Heaven and Hell in Kabbalah

Heaven and Hell in KabbalahQuestions I received on life in the Upper Worlds

Question: What is “heaven” from Kabbalah’s point of view?

My Answer: Heaven is the Light of Hochma. The “Garden” is Malchut. Malchut filled with the Light of Hochma is called the Garden of Eden. In this state Malchut is the Malchut of the World of Atzilut for the souls.

In other words, the Garden of Eden refers to a place (or a state) where the souls are filled with the Light of Hochma. Stated simply, the Garden of Eden is Malchut of the World of Atzilut. The Upper Garden of Eden is Bina of the World of Beria, and the Lower Garden of Eden is Yesod de Malchut of the World of Assiya. Of course, this bears no relation to people’s regular notions about heaven and its inhabitants. In spirituality there is no space, images, sounds and etc., but only forces unclothed by matter. The soul is a desire. To the degree that it’s equivalent to the Creator, to the quality of bestowal and love, it becomes filled with the sensation of the Creator, the sensation of this quality within itself. This sensation is called “heaven,” and there’s no heaven besides it.

Question: Does a person use the system of ABYA de Kedusha even before the Machsom?

My Answer: This system only starts after the Machsom. See the “Introduction to the Book of Zohar” where it speaks about the attainment of Malchut de Assiya.

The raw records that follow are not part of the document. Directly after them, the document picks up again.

===== config.mk =====
export PLATFORM = sky130hd
export DESIGN_NAME = icache
export DESIGN_NICKNAME = d
export VERILOG_FILES = /design/src/rtl/cpu_types_pkg.sv /design/src/rtl/icache_frame_array.sv /design/src/rtl/icache.sv
export SDC_FILE = /design/constraint.sdc
export NUM_CORES = 1
export LEC_CHECK = 0
export CAP_MARGIN = 20
export CORE_MARGIN = 5
export CORE_UTILIZATION = 55
export CTS_CLUSTER_SIZE = 24
export DETAILED_ROUTE_END_ITERATION = 16
export PLACE_DENSITY = 0.74
export SLEW_MARGIN = 25
export SYNTH_ARGS = -nofsm -noshare
export SYNTH_HDL_FRONTEND = slang
export SYNTH_SLANG_ARGS = --single-unit

===== constraint.sdc =====
create_clock -name CLK -period 7.45 [get_ports CLK]
set_clock_uncertainty 0.15 [all_clocks]
set_input_delay 1.49 -clock CLK [delete_from_list [all_inputs] [get_ports CLK]]
set_output_delay 1.49 -clock CLK [all_outputs]
set_load 0.005 [all_outputs]

===== src/rtl/cpu_types_pkg.sv =====
// Shared CPU datapath types: machine word and the instruction-cache address split.
package cpu_types_pkg;

  localparam int WORD_W       = 32;
  localparam int ICACHE_SETS  = 16;
  localparam int ICACHE_IDX_W = $clog2(ICACHE_SETS);
  localparam int ICACHE_TAG_W = WORD_W - ICACHE_IDX_W - 2;

  typedef logic [WORD_W-1:0] word_t;

  typedef struct packed {
    logic [ICACHE_TAG_W-1:0] tag;
    logic [ICACHE_IDX_W-1:0] idx;
    logic [1:0]              bytoff;
  } icachef_t;

endpackage


===== src/rtl/icache_frame_array.sv =====
// Direct-mapped frame storage: valid/tag/data per set, one write port,
// one combinational read port and a clear-all of the valid bits.
module icache_frame_array
  import cpu_types_pkg::*;
#(
  parameter int SETS  = ICACHE_SETS,
  parameter int TAG_W = ICACHE_TAG_W,
  localparam int IDX_W = $clog2(SETS)
) (
  input  logic             clk,
  input  logic             rst,
  input  logic             clear,
  input  logic             we,
  input  logic [IDX_W-1:0] widx,
  input  logic [TAG_W-1:0] wtag,
  input  word_t            wdata,
  input  logic [IDX_W-1:0] ridx,
  output logic             rvalid,
  output logic [TAG_W-1:0] rtag,
  output word_t            rdata
);

  logic [SETS-1:0] valid;
  logic [TAG_W-1:0] tag_mem [SETS];
  word_t            data_mem [SETS];

  // A clear on the same edge as a write wins, leaving the written frame invalid.
  always_ff @(posedge clk) begin
    if (rst) begin
      valid <= '0;
    end else begin
      if (we)    valid[widx] <= 1'b1;
      if (clear) valid       <= '0;
    end
  end

  // NOTE: tag/data arrays are deliberately not reset; valid masks every read,
  // and leaving them reset-free lets them map to plain storage.
  always_ff @(posedge clk) begin
    if (we) begin
      tag_mem[widx]  <= wtag;
      data_mem[widx] <= wdata;
    end
  end

  assign rvalid = valid[ridx];
  assign rtag   = tag_mem[ridx];
  assign rdata  = data_mem[ridx];

endmodule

Question: After the breaking of the vessels (Shevirat ha Kelim) in the World of Nekudim, how did the Parsa reinforce itself to avoid breaking again?

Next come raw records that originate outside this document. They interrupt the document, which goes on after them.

### config.mk
export PLATFORM = sky130hd
export DESIGN_NAME = sram_burst_reader
export DESIGN_NICKNAME = d
export VERILOG_FILES = /design/src/rtl/sram_burst_reader.sv
export SDC_FILE = /design/constraint.sdc
export NUM_CORES = 1
export LEC_CHECK = 0
export CAP_MARGIN = 40
export CORE_UTILIZATION = 40
export CTS_CLUSTER_SIZE = 30
export DETAILED_ROUTE_END_ITERATION = 16
export PLACE_DENSITY_LB_ADDON = 0.25
export RECOVER_POWER = 100
export SETUP_SLACK_MARGIN = 0.1
export SYNTH_ARGS = -nofsm -noshare
export SYNTH_HDL_FRONTEND = slang
export SYNTH_SLANG_ARGS = --single-unit
export TNS_END_PERCENT = 10
### constraint.sdc
create_clock -name clk -period 2.8 [get_ports clk]
set_input_delay 0.28 -clock clk [delete_from_list [all_inputs] [get_ports clk]]
set_output_delay 0.28 -clock clk [all_outputs]
set_load 0.1 [all_outputs]
### src/rtl/sram_burst_reader.sv
// sram_burst_reader: burst reader on RAM port B feeding a valid/ready stream through a small FIFO
module sram_burst_reader #(
    parameter int RAM_WIDTH = 8,
    parameter int RAM_DEPTH = 64,
    parameter int ADDR_SIZE = 8,
    parameter int LEN_SIZE  = 8,
    parameter int BUF_DEPTH = 4
) (
    input  logic                 clk,
    input  logic                 reset,
    input  logic                 start,
    input  logic [ADDR_SIZE-1:0] start_addr,
    input  logic [LEN_SIZE-1:0]  length,
    output logic                 busy,
    output logic                 done,
    output logic                 err,
    output logic [ADDR_SIZE-1:0] sram_addr,
    output logic                 sram_rwenable,
    input  logic [RAM_WIDTH-1:0] sram_rdata,
    output logic [RAM_WIDTH-1:0] out_data,
    output logic                 out_valid,
    input  logic                 out_ready,
    output logic                 out_last
);
    localparam int AW = $clog2(BUF_DEPTH);
    localparam int CW = AW + 1;
    typedef enum logic [1:0] {IDLE, ISSUE, DRAIN} state_t;
    state_t state_q, state_d;
    logic busy_q, busy_d, done_q, done_d, err_q, err_d, valid_q, valid_d;
    logic [ADDR_SIZE-1:0] sram_addr_q, sram_addr_d, addr_q, addr_d;
    logic [LEN_SIZE-1:0] rem_q, rem_d;
    logic rd1_q, rd1_d, rd2_q, rd2_d, last1_q, last1_d, last2_q, last2_d;
    logic [BUF_DEPTH-1:0][RAM_WIDTH-1:0] data_q, data_d;
    logic [BUF_DEPTH-1:0] lst_q, lst_d;
    logic [CW-1:0] cnt_q, cnt_d;
    logic [AW-1:0] wr;
    logic pop, issue;
    function automatic logic [ADDR_SIZE-1:0] next_addr(input logic [ADDR_SIZE-1:0] a);
        return (32'(a) == RAM_DEPTH - 1) ? '0 : a + 1'b1;
    endfunction
    always_comb begin
        state_d = state_q;
        busy_d = busy_q;
        done_d = 1'b0;
        err_d = 1'b0;
        sram_addr_d = sram_addr_q;
        addr_d = addr_q;
        rem_d = rem_q;
        rd1_d = 1'b0;
        last1_d = 1'b0;
        rd2_d = rd1_q;
        last2_d = last1_q;
        pop = valid_q & out_ready;
        // reads in flight are reserved against buffer space so a stalled consumer never overflows it
        issue = state_q == ISSUE && (32'(cnt_q) + 32'(rd1_q) + 32'(rd2_q) < BUF_DEPTH);
        if (state_q == IDLE && start) begin
            if (32'(start_addr) >= RAM_DEPTH) err_d = 1'b1;
            else if (length == '0) done_d = 1'b1;
            else begin
                state_d = (length == LEN_SIZE'(1)) ? DRAIN : ISSUE;
                busy_d = 1'b1;
                rd1_d = 1'b1;
                last1_d = length == LEN_SIZE'(1);
                sram_addr_d = start_addr;
                addr_d = next_addr(start_addr);
                rem_d = length - 1'b1;
            end
        end
        if (issue) begin
            rd1_d = 1'b1;
            last1_d = rem_q == LEN_SIZE'(1);
            sram_addr_d = addr_q;
            addr_d = next_addr(addr_q);
            rem_d = rem_q - 1'b1;
            state_d = (rem_q == LEN_SIZE'(1)) ? DRAIN : ISSUE;
        end
        if (state_q == DRAIN && pop && lst_q[0]) begin
            state_d = IDLE;
            busy_d = 1'b0;
            done_d = 1'b1;
        end
        wr = AW'(cnt_q - CW'(pop));
        data_d = pop ? data_q >> RAM_WIDTH : data_q;
        lst_d = pop ? lst_q >> 1 : lst_q;
        if (rd2_q) begin
            data_d[wr] = sram_rdata;
            lst_d[wr] = last2_q;
        end
        cnt_d = cnt_q + CW'(rd2_q) - CW'(pop);
        valid_d = cnt_d != '0;
    end
    always_ff @(posedge clk) begin
        if (!reset) begin
            state_q <= IDLE;
            busy_q <= 1'b0;
            done_q <= 1'b0;
            err_q <= 1'b0;
            valid_q <= 1'b0;
            sram_addr_q <= '0;
            addr_q <= '0;
            rem_q <= '0;
            rd1_q <= 1'b0;
            rd2_q <= 1'b0;
            last1_q <= 1'b0;
            last2_q <= 1'b0;
            data_q <= '0;
            lst_q <= '0;
            cnt_q <= '0;
        end else begin
            state_q <= state_d;
            busy_q <= busy_d;
            done_q <= done_d;
            err_q <= err_d;
            valid_q <= valid_d;
            sram_addr_q <= sram_addr_d;
            addr_q <= addr_d;
            rem_q <= rem_d;
            rd1_q <= rd1_d;
            rd2_q <= rd2_d;
            last1_q <= last1_d;
            last2_q <= last2_d;
            data_q <= data_d;
            lst_q <= lst_d;
            cnt_q <= cnt_d;
        end
    end
    assign busy = busy_q;
    assign done = done_q;
    assign err = err_q;
    assign sram_addr = sram_addr_q;
    assign sram_rwenable = 1'b0;
    assign out_data = data_q[0];
    assign out_valid = valid_q;
    assign out_last = valid_q & lst_q[0];
endmodule

==> results.ini <==
[status]
status=finished, final reports clean

[run]
drv_cap=0

[cells_and_area]
layout.nets=543
area_growth_syn_to_layout_pct=15.3
final_common_cell=nand2_1
n_antenna_cell=0
utilization_pct=48.6
nFillCells=901
layout-drive-gt1-share_pct=6.69
final_cell_mix=100 x nand2_1, 73 x dfxtp_1, 47 x nor2_1

[worst_setup_path]
worstPathArrival_ns=2.63
worstRegToRegCells=7
critPathKind=flip-flop to flip-flop
slowest_delay_ns=0.44
slowest_stage=dfxtp_1
endpoint_kind=flip-flop
cp.required_ns=3.04
cp_max_fo=7
startpoint_type=flip-flop
crit_path_cell_trace=ha_1 > a21o_1 > a32oi_1 > nand2_1 > clkbuf_1 > o211a_1 > o31a_1

[power_and_ir_drop]
ir_drop_mv=0.475
power.leakage_nw=1.52
p_comb_share_pct=37.9
power.share.clock_pct=23.3
p_switching_w=0.00148
power_density_nw_per_um2=785
p_int_w=0.00189
swShare_pct=44.0
seq_power_share_pct=38.9

[cts]
clockRootBuffer=clkbuf_8
clock_latency_ns=0.35
clockBufferDepth=2
ctsHoldBuffers=0
path_clk_slew_ns=0.09
cts_tree=done
post_cts_resize_count=0
numCtsBuffers=9
cts_max_level=3
cts_sinks=73
post_cts_buffers=0

[synth]
syn_avg_cell_area_um2=8.01
synth_top_area_share_pct=39.2
synth_cell_types=59
synth_top_area_cell=dfxtp_1
ys_ff_latch=73
netlist_area_um2=3730
yosys_warnings=0
synthArstFlopShare_pct=0
synth_edf_count=0
synthTopCellsByArea=dfxtp_1 39%, nand2_1 10%, a311oi_1 7.8%, nor2_1 4.7%, ha_1 3.7%
synth_ff_type=dfxtp_1
synth.net_count=505
ys_seq_area_share_pct=39.2
synth_cells=465

[drt]
dr.pass1.iters=7
post_drt_wl_per_cell_um=14.8
drt_wl_total_mm=9.12
drtIter0Drc=163
detail_route.drc_violations=0
detail-route-antenna-nets=0
vias=3430
vias_per_cell=5.57

[timing]
worstMarginPinSlew_ns=1.17
period_share_pct=85.2
slew_violations=0
fmax_mhz=419
setup_viol=0
timing.hold.ws_ns=0.445
rsz0062_at_grt=no
skew_ns=0.0107
hold_violations=0
relSlewSlack_pct=22.1
setup_tns_ns=0
fin_crit_ns=2.39

[place]
dp_hpwl_mm=6.36
gp_congestion=0.889
io_buffers=48

[floorplan]
rows=34
die_h_um=98.5
die-area_um2=9710
initial_core_util_pct=42.1
pin_count=50
core_um2=8850
fp.dieW_um=98.5

[global_routing]
grt_overflow=0
grt_pass1_wl_mm=15.5
grt_pass1_vias=3293
antenna_found_initial=0
grt_max_degree=46
grt_usage_pct=19.7

[min_path]
worstHoldPathCells=1
hold_class=flip-flop to flip-flop

-- metal layers --
metal / track usage [%] / part of all wire [%] / routed length [um]
met5: 0 / 0 / 0
met4: 5.74 / 0.60 / 55
met3: 4.75 / 5.4 / 490
met2: 33.0 / 48 / 4340
met1: 25.3 / 46 / 4240
-- worst max-delay path, delay by kind of cell (launching register included) --
family	cells	cell delay [ns]
compound gates	4	1.08
buf+inv	1	0.24
flops	1	0.44
fa+ha+maj	1	0.28
simple gates	1	0.24
-- cell usage after synthesis, types with 4 or more instances --
cell      instances
nand2_1         100
dfxtp_1          73
nor2_1           47
a311oi_1         33
nand3_1          25
a21oi_1          20
clkbuf_1         16
inv_1            13
ha_1             11
nor3_1           10
and2_1            9
buf_4             9
buf_1             7
a31oi_1           6
o21ai_0           5
xor2_1            5
nand2b_1          4
nor3b_1           4
o31a_1            4
xnor2_1           4
-- cells by family after synthesis --
group                      count (synthesis)  share of synthesized area [%]
other                                      1                          0.101
and+or+nand+nor                          223                           27.8
xor gates and xnor gates                   9                           2.12
DFF                                       73                           39.2
AOI/OAI and AO/OA                         95                           19.4
muxes                                      3                          0.839
adders and majority gates                 12                           4.23
buffers and inverters                     49                           6.35
-- area by class of cell --
class | instances | area [um2] | share of cell area [%]
Clock buffer | 9 | 124 | 2.88
Clock inverter | 7 | 61.3 | 1.43
Inverter | 14 | 52.6 | 1.22
Multi-Input combinational cell | 343 | 2020 | 47.1
Sequential cell | 73 | 1460 | 34.0
Tap cell | 108 | 135 | 3.15
Timing Repair Buffer | 62 | 440 | 10.3
-- power by group through the flow --
stage	clock network [W]	registers [W]	logic (W)
finish	0.000785	0.00131	0.00128
global route	0.000870	0.00133	0.00138
CTS	0.000812	0.00131	0.00133
detailed placement	0	0.00133	0.00133
global placement	0	0.00133	0.00132
floorplan	0	0.00156	0.000767
-- path summary, 6_finish.rpt --
check	start	end	slack [ns]
worst min register to register	last1_q$_SDFF_PN0_	last2_q$_SDFF_PN0_	0.44
worst min-delay path	last1_q$_SDFF_PN0_	last2_q$_SDFF_PN0_	0.44
worst max-delay path	rd2_q$_SDFF_PN0_	rem_q[6]$_SDFFE_PN0P_	0.41
worst max register to register	rd2_q$_SDFF_PN0_	rem_q[6]$_SDFFE_PN0P_	0.41
-- flip-flops by register name (all words and copies together) (netlist names) --
signal,flops
rd2_q,1
lst_q,4
addr_q,8
cnt_q,3
rd1_q,1
rem_q,8
out_valid,1
err,1
done,1
last2_q,1
data_q,24
out_data,8
sram_addr,8
busy,1
state_q,2
last1_q,1
-- stage by stage --
stage                     cells  total power, W  cell area (um2)  setup WS, ns
after floorplan             465         0.00233             3730         0.132
after global placement      600         0.00265             4220         0.285
after detailed placement    600         0.00266             4220         0.229
after CTS                   616         0.00346             4410         0.479
after global routing        616         0.00358             4300         0.286
final                       616         0.00337             4300         0.415
(Power assumes the default switching activity.)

My Answer: In order to receive the Light, it’s necessary to ascend from BYA to Atzilut – this is one of the Parsa’s reinforcements.

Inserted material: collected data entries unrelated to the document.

==> src/rtl/alu_issue_pkg.sv <==
// Shared types and constants for the ALU operand collector.
//   src_sel_e  : where a source operand comes from (immediate, GRF, bypass)
//   fsm_e      : operand collector control states
//   NO_DEP_TAG : wide all-ones; compare its low TAG_W bits for "no dependency"
//   RS_IDX_W   : GRF register index width
package alu_issue_pkg;

  localparam int unsigned RS_IDX_W = 5;

  // Wider than any sensible tag; users slice [TAG_W-1:0].
  localparam logic [31:0] NO_DEP_TAG = '1;

  typedef enum logic [1:0] {SRC_IMM, SRC_GRF, SRC_BYP} src_sel_e;

  typedef enum logic [1:0] {IDLE, LOAD, REQ, ISSUE} fsm_e;

  function automatic src_sel_e selectSrc(input logic useImm, input logic noDep);
    if (useImm) begin
      return SRC_IMM;
    end else if (noDep) begin
      return SRC_GRF;
    end
    return SRC_BYP;
  endfunction

endpackage

==> src/rtl/alu_oc_channel.sv <==
// One operand channel of the collector: picks the source at head load, issues a
// GRF or bypass request, captures the matching response into the operand register.
// Ports:
//   clk, rstn, flush        : clock, async active-low reset, sync flush
//   load                    : latch head fields this cycle
//   useImm/rsIdx/depTag/imm : head instruction fields for this channel
//   grfReq*/grfRsp*         : GRF request (valid/ready) and response
//   bypReq*/bypRsp*         : bypass request (valid/ready) and response
//   doneNow                 : operand ready, including a capture happening this cycle
//   drain                   : waiting to swallow a response orphaned by flush
//   operand                 : collected operand value
module alu_oc_channel
  import alu_issue_pkg::*;
#(
  parameter int unsigned DATA_W = 32,
  parameter int unsigned TAG_W  = 4
) (
  input  logic                clk,
  input  logic                rstn,
  input  logic                flush,
  input  logic                load,
  input  logic                useImm,
  input  logic [RS_IDX_W-1:0] rsIdx,
  input  logic [TAG_W-1:0]    depTag,
  input  logic [DATA_W-1:0]   imm,
  output logic                grfReqValid,
  input  logic                grfReqReady,
  output logic [RS_IDX_W-1:0] grfReqIdx,
  input  logic                grfRspValid,
  input  logic [DATA_W-1:0]   grfRspData,
  output logic                bypReqValid,
  input  logic                bypReqReady,
  output logic [TAG_W-1:0]    bypReqTag,
  input  logic                bypRspValid,
  input  logic [DATA_W-1:0]   bypRspData,
  output logic                doneNow,
  output logic                drain,
  output logic [DATA_W-1:0]   operand
);

  src_sel_e            srcQ;
  logic [RS_IDX_W-1:0] idxQ;
  logic [TAG_W-1:0]    tagQ;
  logic                reqPendQ, rspPendQ, doneQ, drainQ;
  logic [DATA_W-1:0]   operandQ;

  src_sel_e          loadSrc;
  logic              reqReady, rspValid, accept, outstanding, capture;
  logic [DATA_W-1:0] rspData;

  assign loadSrc = selectSrc(useImm, depTag == NO_DEP_TAG[TAG_W-1:0]);

  // Only the selected source's handshake and response are seen by this channel.
  always_comb begin
    reqReady = 1'b0;
    rspValid = 1'b0;
    rspData  = grfRspData;
    case (srcQ)
      SRC_GRF: begin
        reqReady = grfReqReady;
        rspValid = grfRspValid;
        rspData  = grfRspData;
      end
      SRC_BYP: begin
        reqReady = bypReqReady;
        rspValid = bypRspValid;
        rspData  = bypRspData;
      end
      default: ;
    endcase
  end

  assign accept      = reqPendQ & reqReady;
  // A response may arrive in the same cycle as its request is accepted.
  assign outstanding = rspPendQ | accept;
  assign capture     = outstanding & rspValid;

  always_ff @(posedge clk or negedge rstn) begin
    if (!rstn) begin
      srcQ     <= SRC_IMM;
      idxQ     <= '0;
      tagQ     <= '0;
      reqPendQ <= 1'b0;
      rspPendQ <= 1'b0;
      doneQ    <= 1'b0;
      drainQ   <= 1'b0;
      operandQ <= '0;
    end else if (flush) begin
      reqPendQ <= 1'b0;
      rspPendQ <= 1'b0;
      doneQ    <= 1'b0;
      // An accepted request will still answer; remember to swallow it.
      drainQ   <= (outstanding | drainQ) & ~rspValid;
    end else if (load) begin
      srcQ     <= loadSrc;
      idxQ     <= rsIdx;
      tagQ     <= depTag;
      reqPendQ <= (loadSrc != SRC_IMM);
      rspPendQ <= 1'b0;
      doneQ    <= (loadSrc == SRC_IMM);
      if (loadSrc == SRC_IMM) begin
        operandQ <= imm;
      end
    end else begin
      if (accept) begin
        reqPendQ <= 1'b0;
      end
      rspPendQ <= outstanding & ~rspValid;
      if (capture) begin
        operandQ <= rspData;
        doneQ    <= 1'b1;
      end
      if (drainQ && rspValid) begin
        drainQ <= 1'b0;
      end
    end
  end

  assign grfReqValid = reqPendQ & (srcQ == SRC_GRF);
  assign bypReqValid = reqPendQ & (srcQ == SRC_BYP);
  assign grfReqIdx   = idxQ;
  assign bypReqTag   = tagQ;
  assign doneNow     = doneQ | capture;
  assign drain       = drainQ;
  assign operand     = operandQ;

endmodule

==> src/rtl/alu_operand_collector.sv <==
// ALU operand collector: queues decoded instructions, gathers NSRC operands for the
// head from immediate, GRF or bypass in parallel, then issues the bundle to EXE.
// Ports:
//   clk, rstn, flush                 : clock, async active-low reset, sync flush
//   in_valid/in_ready, in_*          : instruction push from issue
//   grf_req_*/grf_rsp_*              : per-channel GRF read request/response
//   byp_req_*/byp_rsp_*              : per-channel bypass request/response
//   exe_valid/exe_ready, exe_*       : issued instruction and operand vector
module alu_operand_collector
  import alu_issue_pkg::*;
#(
  parameter int unsigned INSTR_W = 115,
  parameter int unsigned DATA_W  = 32,
  parameter int unsigned NSRC    = 2,
  parameter int unsigned TAG_W   = 4,
  parameter int unsigned DEPTH   = 2
) (
  input  logic                       clk,
  input  logic                       rstn,
  input  logic                       flush,
  input  logic                       in_valid,
  output logic                       in_ready,
  input  logic [INSTR_W-1:0]         in_instr,
  input  logic [NSRC*RS_IDX_W-1:0]   in_rs_idx,
  input  logic [NSRC*TAG_W-1:0]      in_dep_tag,
  input  logic [NSRC-1:0]            in_use_imm,
  input  logic [DATA_W-1:0]          in_imm,
  output logic [NSRC-1:0]            grf_req_valid,
  input  logic [NSRC-1:0]            grf_req_ready,
  output logic [NSRC*RS_IDX_W-1:0]   grf_req_idx,
  input  logic [NSRC-1:0]            grf_rsp_valid,
  input  logic [NSRC*DATA_W-1:0]     grf_rsp_data,
  output logic [NSRC-1:0]            byp_req_valid,
  input  logic [NSRC-1:0]            byp_req_ready,
  output logic [NSRC*TAG_W-1:0]      byp_req_tag,
  input  logic [NSRC-1:0]            byp_rsp_valid,
  input  logic [NSRC*DATA_W-1:0]     byp_rsp_data,
  output logic                       exe_valid,
  input  logic                       exe_ready,
  output logic [INSTR_W-1:0]         exe_instr,
  output logic [NSRC*DATA_W-1:0]     exe_operands
);

  localparam int unsigned PTR_W = (DEPTH > 1) ? $clog2(DEPTH) : 1;
  localparam int unsigned CNT_W = $clog2(DEPTH) + 1;

  logic [INSTR_W-1:0]       qInstr  [DEPTH];
  logic [NSRC*RS_IDX_W-1:0] qRsIdx  [DEPTH];
  logic [NSRC*TAG_W-1:0]    qDepTag [DEPTH];
  logic [NSRC-1:0]          qUseImm [DEPTH];
  logic [DATA_W-1:0]        qImm    [DEPTH];

  logic [PTR_W-1:0]   wrPtrQ, rdPtrQ;
  logic [CNT_W-1:0]   countQ, countD;
  fsm_e               stateQ, stateD;
  logic [INSTR_W-1:0] instrQ;
  logic               push, pop, load, full, empty;
  logic [NSRC-1:0]    chDone, chDrain;

  function automatic logic [PTR_W-1:0] ptrInc(input logic [PTR_W-1:0] p);
    return (p == PTR_W'(DEPTH - 1)) ? '0 : p + 1'b1;
  endfunction

  assign full     = (countQ == CNT_W'(DEPTH));
  assign empty    = (countQ == '0);
  assign in_ready = ~full;
  assign push     = in_valid & in_ready & ~flush;
  assign pop      = (stateQ == ISSUE) & exe_ready & ~flush;
  assign load     = (stateQ == LOAD) & ~flush;

  always_comb begin
    countD = countQ + CNT_W'(push) - CNT_W'(pop);
    if (flush) begin
      countD = '0;
    end
  end

  always_ff @(posedge clk or negedge rstn) begin
    if (!rstn) begin
      wrPtrQ <= '0;
      rdPtrQ <= '0;
      countQ <= '0;
    end else if (flush) begin
      wrPtrQ <= '0;
      rdPtrQ <= '0;
      countQ <= '0;
    end else begin
      if (push) begin
        wrPtrQ <= ptrInc(wrPtrQ);
      end
      if (pop) begin
        rdPtrQ <= ptrInc(rdPtrQ);
      end
      countQ <= countD;
    end
  end

  // Storage needs no reset; occupancy decides what is valid.
  always_ff @(posedge clk) begin
    if (push) begin
      qInstr[wrPtrQ]  <= in_instr;
      qRsIdx[wrPtrQ]  <= in_rs_idx;
      qDepTag[wrPtrQ] <= in_dep_tag;
      qUseImm[wrPtrQ] <= in_use_imm;
      qImm[wrPtrQ]    <= in_imm;
    end
  end

  always_comb begin
    stateD = stateQ;
    if (flush) begin
      stateD = IDLE;
    end else begin
      case (stateQ)
        IDLE:    if (!empty && (chDrain == '0)) stateD = LOAD;
        // All-immediate instructions have nothing to fetch.
        LOAD:    stateD = (&qUseImm[rdPtrQ]) ? ISSUE : REQ;
        REQ:     if (&chDone) stateD = ISSUE;
        ISSUE:   if (exe_ready) stateD = (countD != '0) ? LOAD : IDLE;
        default: stateD = IDLE;
      endcase
    end
  end

  always_ff @(posedge clk or negedge rstn) begin
    if (!rstn) begin
      stateQ <= IDLE;
      instrQ <= '0;
    end else begin
      stateQ <= stateD;
      if (load) begin
        instrQ <= qInstr[rdPtrQ];
      end
    end
  end

  for (genvar i = 0; i < NSRC; i++) begin : gChan
    alu_oc_channel #(
      .DATA_W(DATA_W),
      .TAG_W (TAG_W)
    ) uChan (
      .clk        (clk),
      .rstn       (rstn),
      .flush      (flush),
      .load       (load),
      .useImm     (qUseImm[rdPtrQ][i]),
      .rsIdx      (qRsIdx[rdPtrQ][i*RS_IDX_W +: RS_IDX_W]),
      .depTag     (qDepTag[rdPtrQ][i*TAG_W +: TAG_W]),
      .imm        (qImm[rdPtrQ]),
      .grfReqValid(grf_req_valid[i]),
      .grfReqReady(grf_req_ready[i]),
      .grfReqIdx  (grf_req_idx[i*RS_IDX_W +: RS_IDX_W]),
      .grfRspValid(grf_rsp_valid[i]),
      .grfRspData (grf_rsp_data[i*DATA_W +: DATA_W]),
      .bypReqValid(byp_req_valid[i]),
      .bypReqReady(byp_req_ready[i]),
      .bypReqTag  (byp_req_tag[i*TAG_W +: TAG_W]),
      .bypRspValid(byp_rsp_valid[i]),
      .bypRspData (byp_rsp_data[i*DATA_W +: DATA_W]),
      .doneNow    (chDone[i]),
      .drain      (chDrain[i]),
      .operand    (exe_operands[i*DATA_W +: DATA_W])
    );
  end

  assign exe_valid = (stateQ == ISSUE);
  assign exe_instr = instrQ;

endmodule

Question: Why is Ein Sof (Infinity) surrounded by Igulim (circles)?

My Answer: Because everyone is equal and there are no limitations.

Question: In Kabbalah, are there things like the devil and other evil forces, or are these just metaphors for egoism?

My Answer: The only thing that was created is desire. Its different, particular forms have different names. My sensations of myself and of my surroundings are also desires or forces, but we perceive them as vectors on a TV screen, as pictures. In reality, the only things that exist are the force of reception (creation) and the force of bestowal (the Creator). They depict the entire picture we see. When we attain these forces, we are immediately freed from the illusion of the visible picture of the world, and therefore, Kabbalah describes our world as being imaginary and dreamlike.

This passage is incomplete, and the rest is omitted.